One thing, always use hardware acceleration.

Does it get better if you set in about:config:

  • dom.ipc.processCount and dom.ipc.processCount.webIsolated to your number of threads on your cpu
  • gfx.webrender.all to true
  • fission.autostart to true

I think it would, in my suspicion, make a better use of your cpu (the threadpool would be more efficient in the processcount), using the new renderer (webrender) and possibly make it a little more secure with one thread per website (or something, i don't remember exactly) using fission.

Edit: An explanation on webrender

[–] KickassWomen@lemmy.world 1 points 1 week ago (13 children)

Making those changes didn't resolve the problem

[–] MRLimcon@lemmy.ml 1 points 1 week ago (1 children)

Can you test a newer version of firefox?
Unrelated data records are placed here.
File: src/rtl/rtc_pkg.sv
package rtc_pkg;

  typedef struct packed {
    logic       stop;
    logic [6:0] sec;
    logic [6:0] min;
    logic       kick;
    logic [5:0] hour;
    logic       ftest;
    logic [2:0] dow;
    logic [5:0] date;
    logic [4:0] month;
    logic [7:0] year;
  } rtc_time_t;

  localparam rtc_time_t RTC_RESET = '{stop: 1'b0, sec: 7'h00, min: 7'h00, kick: 1'b0,
                                      hour: 6'h00, ftest: 1'b0, dow: 3'd1, date: 6'h01,
                                      month: 5'h01, year: 8'h00};

  localparam logic [2:0] IDX_CTRL  = 3'd0;
  localparam logic [2:0] IDX_SEC   = 3'd1;
  localparam logic [2:0] IDX_MIN   = 3'd2;
  localparam logic [2:0] IDX_HOUR  = 3'd3;
  localparam logic [2:0] IDX_DOW   = 3'd4;
  localparam logic [2:0] IDX_DATE  = 3'd5;
  localparam logic [2:0] IDX_MONTH = 3'd6;
  localparam logic [2:0] IDX_YEAR  = 3'd7;

  // One BCD step with wrap from top back to low
  function automatic logic [7:0] bcd_step(input logic [7:0] v, input logic [7:0] top,
                                          input logic [7:0] low);
    if (v >= top)             return low;
    else if (v[3:0] >= 4'd9)  return {v[7:4] + 4'd1, 4'd0};
    else                      return v + 8'd1;
  endfunction

  // Last valid day of a month, BCD; leap when year mod 4 == 0 (10 = 2 mod 4)
  function automatic logic [7:0] month_last(input logic [4:0] mon, input logic [7:0] yr);
    logic [1:0] rem4;
    rem4 = {yr[4], 1'b0} + yr[1:0];
    case (mon)
      5'h02:                      return (rem4 == 2'd0) ? 8'h29 : 8'h28;
      5'h04, 5'h06, 5'h09, 5'h11: return 8'h30;
      default:                    return 8'h31;
    endcase
  endfunction

  function automatic logic [7:0] pack_reg(input rtc_time_t t, input logic [2:0] idx);
    case (idx)
      IDX_SEC:   return {t.stop, t.sec};
      IDX_MIN:   return {1'b0, t.min};
      IDX_HOUR:  return {t.kick, 1'b0, t.hour};
      IDX_DOW:   return {1'b0, t.ftest, 3'b000, t.dow};
      IDX_DATE:  return {2'b00, t.date};
      IDX_MONTH: return {3'b000, t.month};
      IDX_YEAR:  return t.year;
      default:   return 8'h00;
    endcase
  endfunction

  function automatic rtc_time_t merge_write(input rtc_time_t t, input logic [2:0] idx,
                                            input logic [7:0] d);
    rtc_time_t r;
    r = t;
    case (idx)
      IDX_SEC:   begin r.stop = d[7]; r.sec = d[6:0]; end
      IDX_MIN:   r.min = d[6:0];
      IDX_HOUR:  begin r.kick = d[7]; r.hour = d[5:0]; end
      IDX_DOW:   begin r.ftest = d[6]; r.dow = d[2:0]; end
      IDX_DATE:  r.date = d[5:0];
      IDX_MONTH: r.month = d[4:0];
      IDX_YEAR:  r.year = d;
      default:   r = t;
    endcase
    return r;
  endfunction

endpackage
I have 128 ESR on my work laptop and it's slow there too, it might be this.

[–] KickassWomen@lemmy.world 1 points 1 week ago (2 children)

This is apparently the latest version of Firefox ESR that's available in Debian's repository.
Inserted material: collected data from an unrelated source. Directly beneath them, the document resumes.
$ cat config.mk
export PLATFORM = sky130hd
export DESIGN_NAME = cascade_counter
export DESIGN_NICKNAME = d
export VERILOG_FILES = /design/src/rtl/cascade_counter_pkg.sv /design/src/rtl/cnt_mode_sel.sv /design/src/rtl/cnt_incr.sv /design/src/rtl/cnt_term.sv /design/src/rtl/cascade_counter.sv
export SDC_FILE = /design/constraint.sdc
export NUM_CORES = 1
export LEC_CHECK = 0
export BUFFER_PORTS_ARGS = -buffer_cell sky130_fd_sc_hd__buf_2
export CAP_MARGIN = 10
export CORE_AREA = 2 2 39 41
export CTS_CLUSTER_SIZE = 25
export DETAILED_ROUTE_END_ITERATION = 6
export DIE_AREA = 0 0 41 43
export PLACE_DENSITY = 0.52
export SYNTH_ARGS = -nofsm -noshare
export SYNTH_HDL_FRONTEND = slang
export SYNTH_SLANG_ARGS = --single-unit
$ cat constraint.sdc
create_clock -name clk -period 1.35 [get_ports clk]
set_input_delay 0.3375 -clock clk [delete_from_list [all_inputs] [get_ports clk]]
set_output_delay 0.3375 -clock clk [all_outputs]
set_load 0.005 [all_outputs]
$ cat src/rtl/cascade_counter_pkg.sv
package cascade_counter_pkg;

   // Action taken at the next rising edge, listed by precedence.
   typedef enum logic [1:0] {
      MODE_CLEAR = 2'd0,
      MODE_LOAD  = 2'd1,
      MODE_COUNT = 2'd2,
      MODE_HOLD  = 2'd3
   } cnt_mode_e;

   // Increment structure variants.
   localparam int INC_ADDER  = 0;
   localparam int INC_TOGGLE = 1;

endpackage

$ cat src/rtl/cnt_mode_sel.sv
module cnt_mode_sel
   import cascade_counter_pkg::*;
(
   input  logic      clr_n,
   input  logic      ld_n,
   input  logic      en_a,
   input  logic      en_b,
   output cnt_mode_e mode
);

   // Fixed precedence: clear, then load, then count, then hold.
   always_comb begin
      if (!clr_n)            mode = MODE_CLEAR;
      else if (!ld_n)        mode = MODE_LOAD;
      else if (en_a && en_b) mode = MODE_COUNT;
      else                   mode = MODE_HOLD;
   end

endmodule

$ cat src/rtl/cnt_incr.sv
module cnt_incr
   import cascade_counter_pkg::*;
#(
   parameter int WIDTH     = 4,
   parameter int INC_STYLE = INC_TOGGLE
) (
   input  logic [WIDTH-1:0] cur,
   output logic [WIDTH-1:0] nxt
);

   localparam logic [WIDTH-1:0] ONE = WIDTH'(1);

   generate
      if (INC_STYLE == INC_ADDER) begin : g_adder
         // Plain adder; the carry out of the top bit is dropped, so the value wraps.
         assign nxt = cur + ONE;
      end else begin : g_toggle
         // Bit i toggles when every lower bit is one.
         logic [WIDTH-1:0] carry;
         for (genvar i = 0; i < WIDTH; i++) begin : g_bit
            if (i == 0) begin : g_lsb
               assign carry[i] = 1'b1;
            end else begin : g_up
               assign carry[i] = carry[i-1] & cur[i-1];
            end
            assign nxt[i] = cur[i] ^ carry[i];
         end
      end
   endgenerate

endmodule

$ cat src/rtl/cnt_term.sv
module cnt_term #(
   parameter int WIDTH = 4
) (
   input  logic [WIDTH-1:0] cur,
   input  logic             chain_en,
   output logic             tc
);

   // Combinational: the output follows chain_en with no clock in the path.
   assign tc = chain_en & (&cur);

endmodule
I used these commands to update Debian:

sudo apt update -y && sudo apt upgrade -y && sudo apt autoremove

Here's the output:

Reading package lists... Done
Building dependency tree... Done
Reading state information... Done
Calculating upgrade... Done
0 upgraded, 0 newly installed, 0 to remove and 0 not upgraded.
Reading package lists... Done
Building dependency tree... Done
Reading state information... Done
0 upgraded, 0 newly installed, 0 to remove and 0 not upgraded.
[–] MRLimcon@lemmy.ml 2 points 1 week ago (2 children)
[–] KickassWomen@lemmy.world 2 points 1 week ago (2 children)

I opened Firefox 134.0.2 (64-bit) that I installed via Flatpak—got the same slow pop-up issues.
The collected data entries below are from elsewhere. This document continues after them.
<file path="config.mk">
export PLATFORM = sky130hd
export DESIGN_NAME = can_wake_detect
export DESIGN_NICKNAME = d
export VERILOG_FILES = /design/src/rtl/wkp_pkg.sv /design/src/rtl/wkp_sync.sv /design/src/rtl/wkp_glitch_filter.sv /design/src/rtl/wkp_seq.sv /design/src/rtl/can_wake_detect.sv
export SDC_FILE = /design/constraint.sdc
export NUM_CORES = 1
export LEC_CHECK = 0
export ABC_AREA = 1
export BUFFER_PORTS_ARGS = -buffer_cell sky130_fd_sc_hd__buf_2
export CAP_MARGIN = 20
export CELL_PAD_IN_SITES_DETAIL_PLACEMENT = 2
export CELL_PAD_IN_SITES_GLOBAL_PLACEMENT = 2
export CORE_MARGIN = 2
export CORE_UTILIZATION = 37
export CTS_CLUSTER_DIAMETER = 100
export CTS_CLUSTER_SIZE = 12
export DETAILED_ROUTE_END_ITERATION = 12
export GPL_TIMING_DRIVEN = 0
export PLACE_DENSITY = 0.81
export SYNTH_ARGS = -nofsm -noshare
export SYNTH_HDL_FRONTEND = slang
export SYNTH_SLANG_ARGS = --single-unit
</file>
<file path="constraint.sdc">
create_clock -name clk -period 1.65 [get_ports clk]
set_input_delay 0.2475 -clock clk [delete_from_list [all_inputs] [get_ports clk]]
set_output_delay 0.2475 -clock clk [all_outputs]
set_load 0.01 [all_outputs]
</file>
<file path="src/rtl/wkp_pkg.sv">
package wkp_pkg;
    typedef enum logic [2:0] {
        WK_NORMAL   = 3'd0,
        WK_HUNT     = 3'd1,
        WK_SEEK_REC = 3'd2,
        WK_SEEK_DOM = 3'd3,
        WK_WOKEN    = 3'd4
    } wk_state_t;
endpackage

</file>
<file path="src/rtl/wkp_sync.sv">
module wkp_sync #(
    parameter int STAGES = 2
) (
    input  logic clk,
    input  logic rst_n,
    input  logic d,
    output logic q
);
    logic [STAGES-1:0] chain;

    always_ff @(posedge clk or negedge rst_n) begin
        if (!rst_n) chain <= '0;
        else        chain <= {chain[STAGES-2:0], d};
    end

    assign q = chain[STAGES-1];
endmodule

</file>
<file path="src/rtl/wkp_glitch_filter.sv">
module wkp_glitch_filter #(
    parameter int FILT_CYC = 8
) (
    input  logic clk,
    input  logic rst_n,
    input  logic raw_i,
    output logic filt_o
);
    generate
        if (FILT_CYC <= 1) begin : g_pass
            always_ff @(posedge clk or negedge rst_n) begin
                if (!rst_n) filt_o <= 1'b0;
                else        filt_o <= raw_i;
            end
        end else begin : g_count
            localparam int CW = $clog2(FILT_CYC + 1);
            logic [CW-1:0] diff_cnt;

            always_ff @(posedge clk or negedge rst_n) begin
                if (!rst_n) begin
                    filt_o   <= 1'b0;
                    diff_cnt <= '0;
                end else if (raw_i == filt_o) begin
                    diff_cnt <= '0;
                end else if (diff_cnt == CW'(FILT_CYC - 1)) begin
                    filt_o   <= raw_i;
                    diff_cnt <= '0;
                end else begin
                    diff_cnt <= diff_cnt + 1'b1;
                end
            end
        end
    endgenerate
endmodule

</file>
<file path="src/rtl/wkp_seq.sv">
module wkp_seq
    import wkp_pkg::*;
#(
    parameter int DOM_CYC = 50,
    parameter int REC_CYC = 50,
    parameter int WIN_CYC = 50000
) (
    input  logic      clk,
    input  logic      rst_n,
    input  logic      fdom_i,
    input  logic      standby_i,
    input  logic      uv_i,
    output logic      rxd_o,
    output logic      wake_o,
    output wk_state_t state_o
);
    localparam int MAXPH = (DOM_CYC > REC_CYC) ? DOM_CYC : REC_CYC;
    localparam int RW    = $clog2(MAXPH + 1);
    localparam int WW    = $clog2(WIN_CYC + 1);

    wk_state_t     state, nxt;
    logic [RW-1:0] run_q, run_d;
    logic [WW-1:0] win_q, win_d;

    always_comb begin
        nxt   = state;
        run_d = run_q;
        win_d = win_q;
        unique case (state)
            WK_NORMAL: begin
                run_d = '0;
                win_d = '0;
                if (standby_i) nxt = WK_HUNT;
            end
            WK_HUNT: begin
                win_d = '0;
                if (!fdom_i) begin
                    run_d = '0;
                end else if (run_q == RW'(DOM_CYC - 1)) begin
                    nxt   = WK_SEEK_REC;
                    run_d = '0;
                    win_d = WW'(DOM_CYC);
                end else begin
                    run_d = run_q + 1'b1;
                end
            end
            WK_SEEK_REC: begin
                win_d = win_q + 1'b1;
                if (fdom_i) begin
                    run_d = '0;
                end else if (run_q == RW'(REC_CYC - 1)) begin
                    nxt   = WK_SEEK_DOM;
                    run_d = '0;
                end else begin
                    run_d = run_q + 1'b1;
                end
                if (win_q == WW'(WIN_CYC - 1)) begin
                    nxt   = WK_HUNT;
                    run_d = '0;
                    win_d = '0;
                end
            end
            WK_SEEK_DOM: begin
                win_d = win_q + 1'b1;
                if (!fdom_i) begin
                    run_d = '0;
                end else if (run_q == RW'(DOM_CYC - 1)) begin
                    nxt   = WK_WOKEN;
                    run_d = '0;
                end else begin
                    run_d = run_q + 1'b1;
                end
                if (nxt != WK_WOKEN && win_q == WW'(WIN_CYC - 1)) begin
                    nxt   = WK_HUNT;
                    run_d = '0;
                    win_d = '0;
                end
            end
            WK_WOKEN: begin
                run_d = '0;
                win_d = '0;
            end
            default: begin
                nxt   = WK_NORMAL;
                run_d = '0;
                win_d = '0;
            end
        endcase

        if (!standby_i) begin
            nxt   = WK_NORMAL;
            run_d = '0;
            win_d = '0;
        end else if (uv_i && state != WK_WOKEN && state != WK_NORMAL) begin
            nxt   = WK_HUNT;
            run_d = '0;
            win_d = '0;
        end
    end

    always_ff @(posedge clk or negedge rst_n) begin
        if (!rst_n) begin
            state <= WK_NORMAL;
            run_q <= '0;
            win_q <= '0;
        end else begin
            state <= nxt;
            run_q <= run_d;
            win_q <= win_d;
        end
    end

    always_ff @(posedge clk or negedge rst_n) begin
        if (!rst_n) begin
            rxd_o  <= 1'b1;
            wake_o <= 1'b0;
        end else begin
            wake_o <= (state != WK_WOKEN) && (nxt == WK_WOKEN);
            rxd_o  <= (nxt == WK_WOKEN) ? ~fdom_i : 1'b1;
        end
    end

    assign state_o = state;
endmodule

</file>
<file path="src/rtl/can_wake_detect.sv">
module can_wake_detect
    import wkp_pkg::*;
#(
    parameter int SYNC_STAGES = 2,
    parameter int FILT_CYC    = 8,
    parameter int DOM_CYC     = 50,
    parameter int REC_CYC     = 50,
    parameter int WIN_CYC     = 50000
) (
    input  logic clk,
    input  logic rst_n,
    input  logic bus_dom_i,
    input  logic standby_i,
    input  logic uv_i,
    output logic rxd_o,
    output logic wake_o
);
    logic      sync_dom;
    logic      filt_dom;
    wk_state_t seq_state;

    wkp_sync #(.STAGES(SYNC_STAGES)) u_sync (
        .clk   (clk),
        .rst_n (rst_n),
        .d     (bus_dom_i),
        .q     (sync_dom)
    );

    wkp_glitch_filter #(.FILT_CYC(FILT_CYC)) u_filt (
        .clk    (clk),
        .rst_n  (rst_n),
        .raw_i  (sync_dom),
        .filt_o (filt_dom)
    );

    wkp_seq #(
        .DOM_CYC (DOM_CYC),
        .REC_CYC (REC_CYC),
        .WIN_CYC (WIN_CYC)
    ) u_seq (
        .clk       (clk),
        .rst_n     (rst_n),
        .fdom_i    (filt_dom),
        .standby_i (standby_i),
        .uv_i      (uv_i),
        .rxd_o     (rxd_o),
        .wake_o    (wake_o),
        .state_o   (seq_state)
    );
endmodule

</file>
# Word level (Yosys, flattened, before mapping)

Index checks and enable logic that the tools add are counted.

Register bits after elaboration: 34
Word-level logic and storage cells: 61

Add/sub/neg operators: 3
Eq/ne operators: 11
Multiplexer cells: 30
Bitwise logic cells: 2
Reduce and logical (&&, ||, !) cells: 7

Operator list:

| cell                  | number |
|---|---|
| $mux 16               | 5 |
| $mux 6                | 8 |
| $pmux 16 s3           | 1 |
| $mux 3                | 11 |
| $pmux 6 s3            | 1 |
| $add 16x1->16 const B | 1 |
| $eq 16x16->1 const B  | 1 |
| $pmux 3 s5            | 1 |
| $mux 4                | 2 |
| $add 6x1->6 const B   | 1 |
| $eq 3x2->1 const B    | 2 |
| $eq 3x3->1 const B    | 2 |
| $eq 6x6->1 const B    | 1 |
| $ne 3x3->1 const B    | 2 |
| $add 4x1->4 const B   | 1 |
| $eq 4x3->1 const B    | 1 |
| $logic_and 1x1->1     | 4 |
| $eq 3x1->1 const B    | 1 |
| $logic_not 3->1       | 1 |
| $reduce_bool 3->1     | 1 |
| $not 1->1             | 2 |
| $reduce_and 2->1      | 1 |
| $eq 1x1->1            | 1 |
| $mux 1                | 1 |

# Longest topological paths before layout

Depth after elaboration: 12
Depth in mapped cells: 11
Gate-level depth less buffers: 11

# By module

Synthesis repeated with hierarchy kept, for this count alone.

Cell total of the unflattened synthesis: 237
Area total of the unflattened synthesis: 1,851.8 um^2

Modules (own cells, without submodules):

| module            | instances | cells each | area each (um^2) | seq. area each (um^2) |
|---|---|---|---|---|
| wkp_seq           | 1         | 208        | 1,571.5          | 676.9 |
| wkp_glitch_filter | 1         | 27         | 230.2            | 125.1 |
| wkp_sync          | 1         | 2          | 50.0             | 50.0 |

# Worst setup path after synthesis

OpenSTA, ideal clock, no wires.

Kind: reg2reg
Start point: register u_seq.win_q[0]
End point: register u_seq.win_q[12]
Arrival time: 1.305 ns
Data required time: 1.529 ns
Slack: 0.225 ns
Stages on the path, launching flop included: 10
Period minus slack after synthesis: 1.425 ns
Path through: dfrtp_1 > ha_1 > nand3_2 > nor2_1 > nand2_1 > nand2_2 > nand3_4 > nand2_4 > buf_12 > nor2_2

Word-level cells in the longest chain between the ends: 6
Elaborated cells on any way between the ends: 8
Classes of those cells: 1 x add/sub; 1 x eq/ne; 5 x mux; 1 x reduce/logical

RTL lines:

| what                                                  | line           | source |
|---|---|---|
| from (decl)                                           | wkp_seq.sv:23  | `logic [WW-1:0] win_q, win_d;` |
| from (signal assigned)                                | wkp_seq.sv:109 | `win_q <= win_d;` |
| branches (longest 3 deep; another with $add 16x1->16) | -              |  |
| $pmux 16 s3 *                                         | wkp_seq.sv:29  | `unique case (state)` |
| $mux 16 *                                             | wkp_seq.sv:94  | `end else if (uv_i && state != WK_WOKEN && state != WK_NORMAL) begin` |
| $mux 16 *                                             | wkp_seq.sv:90  | `if (!standby_i) begin` |
| named net u_seq.win_d[12]                             | wkp_seq.sv:23  |  |

Mark *: on every way through the listed nets, which the timed path passes.
A chain may end at the register's enable or synchronous reset.

# Worst setup path after layout

Start point: register u_seq.run_q[1]
End point: register u_seq.win_q[8]

Word-level cells in the longest chain between the ends: 10

RTL lines:

| what                     | line           | source |
|---|---|---|
| from (decl)              | wkp_seq.sv:22  | `logic [RW-1:0] run_q, run_d;` |
| from (signal assigned)   | wkp_seq.sv:108 | `run_q <= run_d;` |
| $eq 6x6->1               | wkp_seq.sv:67  | `end else if (run_q == RW'(DOM_CYC - 1)) begin` |
| $mux 3                   | wkp_seq.sv:67  |  |
| $mux 3                   | wkp_seq.sv:65  | `if (!fdom_i) begin` |
| $mux 3                   | wkp_seq.sv:29  |  |
| $ne 3x3->1               | wkp_seq.sv:73  | `if (nxt != WK_WOKEN && win_q == WW'(WIN_CYC - 1)) begin` |
| $logic_and 1x1->1        | wkp_seq.sv:73  |  |
| $mux 16                  | wkp_seq.sv:73  |  |
| $pmux 16 s3              | wkp_seq.sv:29  |  |
| $mux 16                  | wkp_seq.sv:94  |  |
| $mux 16                  | wkp_seq.sv:90  |  |
| named net u_seq.win_d[8] | wkp_seq.sv:23  |  |

The timed path passes the listed nets, and every way through them passes these cells. The select of a mux whose other input is x is not followed.

==> impl_metrics.toml <==
[status]
status = "complete, no violations"

[route]
drcViolationCount = 0
antenna_left = 0
vias = 1531
routedWlPerCell_um = 15.2
drt_iter0_drc = 48
wirelength_mm = 4.82
drt-pass1-iter-count = 4
vias_per_cell = 4.84

[pwr]
power_frac_comb_pct = 8.9
ir_drop_mv = 0.534
power.switching_uw = 462
total_power_uw = 1730
p_leak_uw = 0.00101
p_sw_share_pct = 26.7
p_per_area_nw_per_um2 = 785
power.internal_uw = 1270
pwr-share-seq_pct = 53.5
clockPowerShare_pct = 37.6

[clock_tree]
cts_buffers = 5
cts_root_buffer = "clkbuf_8"
clk_transition_reported_paths_ns = 0.07
clockBufferDepth = 2
cts_tree = "done"
clk_latency_ns = 0.29
htreeDepth = 2
cts_sinks = 34

[critical_path]
rrSetupSlack_ns = 0.06
critPathKind = "register to register"
max_stage_delay_ns = 0.39
path_delay_family = "simple AND/OR/NAND/NOR gates"
cpMostUsedCell = "nand2_4"
critPathBufInv = 3
startpoint_type = "register"
endpoint_kind = "register"
path_max_fanout = 10
cp_slowest_cell = "dfrtp_1"
cp_cell_sequence = "inv_1, ha_1, nand3_1, nor2_4, nand2_1, inv_2, nand2_4, nand3_4, nand2_4, buf_12, nor2_2"
cp.arrival_ns = 1.81
crit_required_ns = 1.87

[synthesis]
synth_warnings = 0
synth_edf_count = 0
ys_ff_latch = 34
synth_nets = 238
synth.area.top_cells = "dfrtp_1 44%, nand2_1 9.1%, nor2_1 8.5%"
synth_area_leader_cell = "dfrtp_1"
yosys.cell_count.top_type = "nand2_1"
synth_cell_types = 24
synth_top_cell_area_share_pct = 44.4
syn-instance-count = 229
syn_area_um2 = 1860
synth-main-ff-cell = "dfrtp_1"
yosysSeqAreaShare_pct = 45.9
avgSynthCellArea_um2 = 8.11
synthArstFlopShare_pct = 100
ys_top_cells_by_count = "45 x nand2_1, 42 x nor2_1, 33 x dfrtp_1, 25 x inv_1, 15 x nand3_1"

[floorplan]
die_width_um = 74.9
ioPinCount = 7
coreArea_um2 = 4790
dieArea_um2 = 5600
initial_utilization_pct = 38.8
fp-row-count = 25
fp.dieH_um = 74.9

[cells_and_area]
postLayoutCellArea_um2 = 2200
multi_input_area_um2 = 967
syn_to_final_growth_pct = 18.5
fin_nets = 257
fill_cells = 561
seqCellArea_um2 = 855
num_antenna_cells = 0
drive_above_1_share_pct = 22.9

[grt]
antenna_found_initial = 0
grtUsageTotal_pct = 19.3
overflow = 0
first_global_vias = 1617
grt_pass1_wl_mm = 7.95
grt_max_degree = 35

[timing]
whs_ns = 0.0309
clock.fmax_mhz = 629
hold_viol = 0
final_max_slew_viol_count = 0
setup-tns-final_ns = 0
fin_crit_ns = 1.59
setup_slack_ns = 0.0612
skew_ns = 0.00640
tightest_slew_ns = 0.781
setup_violations = 0
post-route-period-util_pct = 96.3
slew_headroom_pct = 47.9

[worst_hold_path]
hold_path.class = "input pin to asynchronous set/reset pin"

[placement]
io_buffer_count = 6
dp_hpwl_mm = 3.43
gp_congestion = 0.800
pre_cts_slack_ns = -0.0917
dpl_cell_area_um2 = 1970

[flow_run]
max-cap-violations = 0
## through the flow
| stage | std cells | util, % |
|---|---|---|
| after floorplan | 229 | - |
| after global placement | 302 | 41.2 |
| after detailed placement | 302 | 41.2 |
| after CTS | 312 | 43.9 |
| after global routing | 316 | 46.0 |
| final | 316 | 46.0 |
## cell families (layout without fill, tap and decap cells)
| kind of cell | after synthesis | after routing | synth area share, % |
|---|---|---|---|
| AO/OA/AOI/OAI | 9 | 9 | 2.69 |
| AND/OR/NAND/NOR | 137 | 137 | 34.7 |
| flip-flops | 34 | 34 | 45.9 |
| adder cells (fa/ha/maj) | 4 | 4 | 2.69 |
| buffers and inverters | 30 | 50 | 7.00 |
| XOR/XNOR | 15 | 15 | 7.07 |
## registers in the layout, indices dropped and copies added (netlist names)
name,cells
u_sync.chain,2
u_seq.win_q,16
u_seq.run_q,6
u_seq.wake_o,1
u_filt.filt_o,1
u_seq.rxd_o,1
u_seq.state_o,3
u_filt.g_count.diff_cnt,4
## final timing paths
kind	start	to	depth (start not counted)
min	rst_n	u_filt.filt_o$_DFFE_PN0P_	1
max in group asynchronous	rst_n	u_seq.win_q[8]$_DFF_PN0_	1
min reg2reg	u_sync.chain[0]$_DFF_PN0_	u_sync.chain[1]$_DFF_PN0_	0
min in group clk	bus_dom_i	u_sync.chain[0]$_DFF_PN0_	1
max	u_seq.run_q[1]$_DFF_PN0_	u_seq.win_q[8]$_DFF_PN0_	11
max reg2reg	u_seq.run_q[1]$_DFF_PN0_	u_seq.win_q[8]$_DFF_PN0_	11
## final cells by class
type	instances	area share [%]
clock inverter	1	0.227
tap	67	3.81
multi-input combinational	165	43.9
clock buffer	7	3.92
buffer	2	1.14
inverter	28	4.77
sequential	34	38.8
timing repair buffer	12	3.41
## placed cells by master, fill, tap and decap left out, types with 2 or more instances in the layout
cell,instances
dfrtp_2,2
o21ai_0,5
nand3_4,2
xnor2_1,6
buf_2,7
nand4_1,6
buf_4,6
nor2_2,13
o211ai_1,2
clkbuf_8,6
inv_2,3
nand3_2,2
nor2_1,37
dfrtp_1,31
xor2_1,9
nand2_4,5
nand3b_1,2
nor3_1,5
ha_1,3
inv_1,25
nand2_1,44
nor2_4,5
a21oi_1,2
nand3_1,14
## worst register-to-register path: stages, from the launching register on
cell	delay, ns
dfrtp_1	0.39
inv_1	0.07
ha_1	0.15
nand3_1	0.11
nor2_4	0.12
nand2_1	0.09
inv_2	0.11
nand2_4	0.08
nand3_4	0.10
nand2_4	0.07
buf_12	0.15
nor2_2	0.08
## power by group through the flow
| stage | clock network [uW] | registers (uW) | logic, uW |
|---|---|---|---|
| detailed placement | 0 | 940 | 156 |
| floorplan | 0 | 922 | 102 |
| CTS | 674 | 925 | 156 |
| global placement | 0 | 934 | 144 |
| global route | 697 | 931 | 185 |
| finish | 650 | 924 | 154 |
## layer usage
| metal | vias to the layer above | part of all wire (%) | global-route usage [%] |
|---|---|---|---|
| li1 | 752 | - | - |
| met1 | 756 | 49 | 26.8 |
| met2 | 17 | 47 | 29.7 |
| met3 | 6 | 2.4 | 4.02 |
| met4 | 0 | 1.6 | 7.14 |
| met5 | - | 0 | 0 |
## what timing repair did
item                                    4_1_cts  5_1_grt
hold buffers                                  0        0
endpoints found under the setup margin       19       22
resized for setup                             6       16
buffers inserted                              2        4
pin swaps                                     2        6
Note: power is estimated with default switching activity, not from simulation.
[–] MRLimcon@lemmy.ml 2 points 1 week ago

Yeah, so it might be something else, IDK. Good luck!

[–] possiblylinux127@lemmy.zip 1 points 1 week ago (1 children)

What's the system resource usable look like?

[–] KickassWomen@lemmy.world 1 points 1 week ago (1 children)
[–] possiblylinux127@lemmy.zip 1 points 1 week ago* (last edited 1 week ago) (1 children)

What's the CPU and what memory speed?

[–] KickassWomen@lemmy.world 1 points 1 week ago (1 children)

CPU: AMD Ryzen 7 5700X

As for my memory, I don't know the speed and I doubt that speed is the problem here because when I use Ungoogled Chromium, the javascript pop-up opens smoothly.

[–] possiblylinux127@lemmy.zip 2 points 1 week ago

That's a powerful CPU so I doubt that is the problem. I just wanted to get the obvious out of the way.

[–] KickassWomen@lemmy.world 2 points 1 week ago

Thanks but I want to stick with the ESR version. It's nice n' stable.

[–] possiblylinux127@lemmy.zip 1 points 1 week ago* (last edited 1 week ago) (1 children)

https://flatpak.org/setup/Debian

Once you have Flatpak setup you can run sudo flatpak install firefox

Also, is there a reason you are using Debian? If that's what you want then that is fine but it isn't something people use for the new packages.

[–] KickassWomen@lemmy.world 1 points 1 week ago

Once you have Flatpak setup you can run sudo flatpak install firefox

I already have Flatpak installed and it has the same problem as Firefox ESR (which comes with Debian by default, if my memory serves me correctly)

Also, is there a reason you are using Debian? If that’s what you want then that is fine but it isn’t something people use for the new packages.

I have used Debian-based distros in the past like Mint and Ubuntu so I wanted to use Debian itself out of curiosity.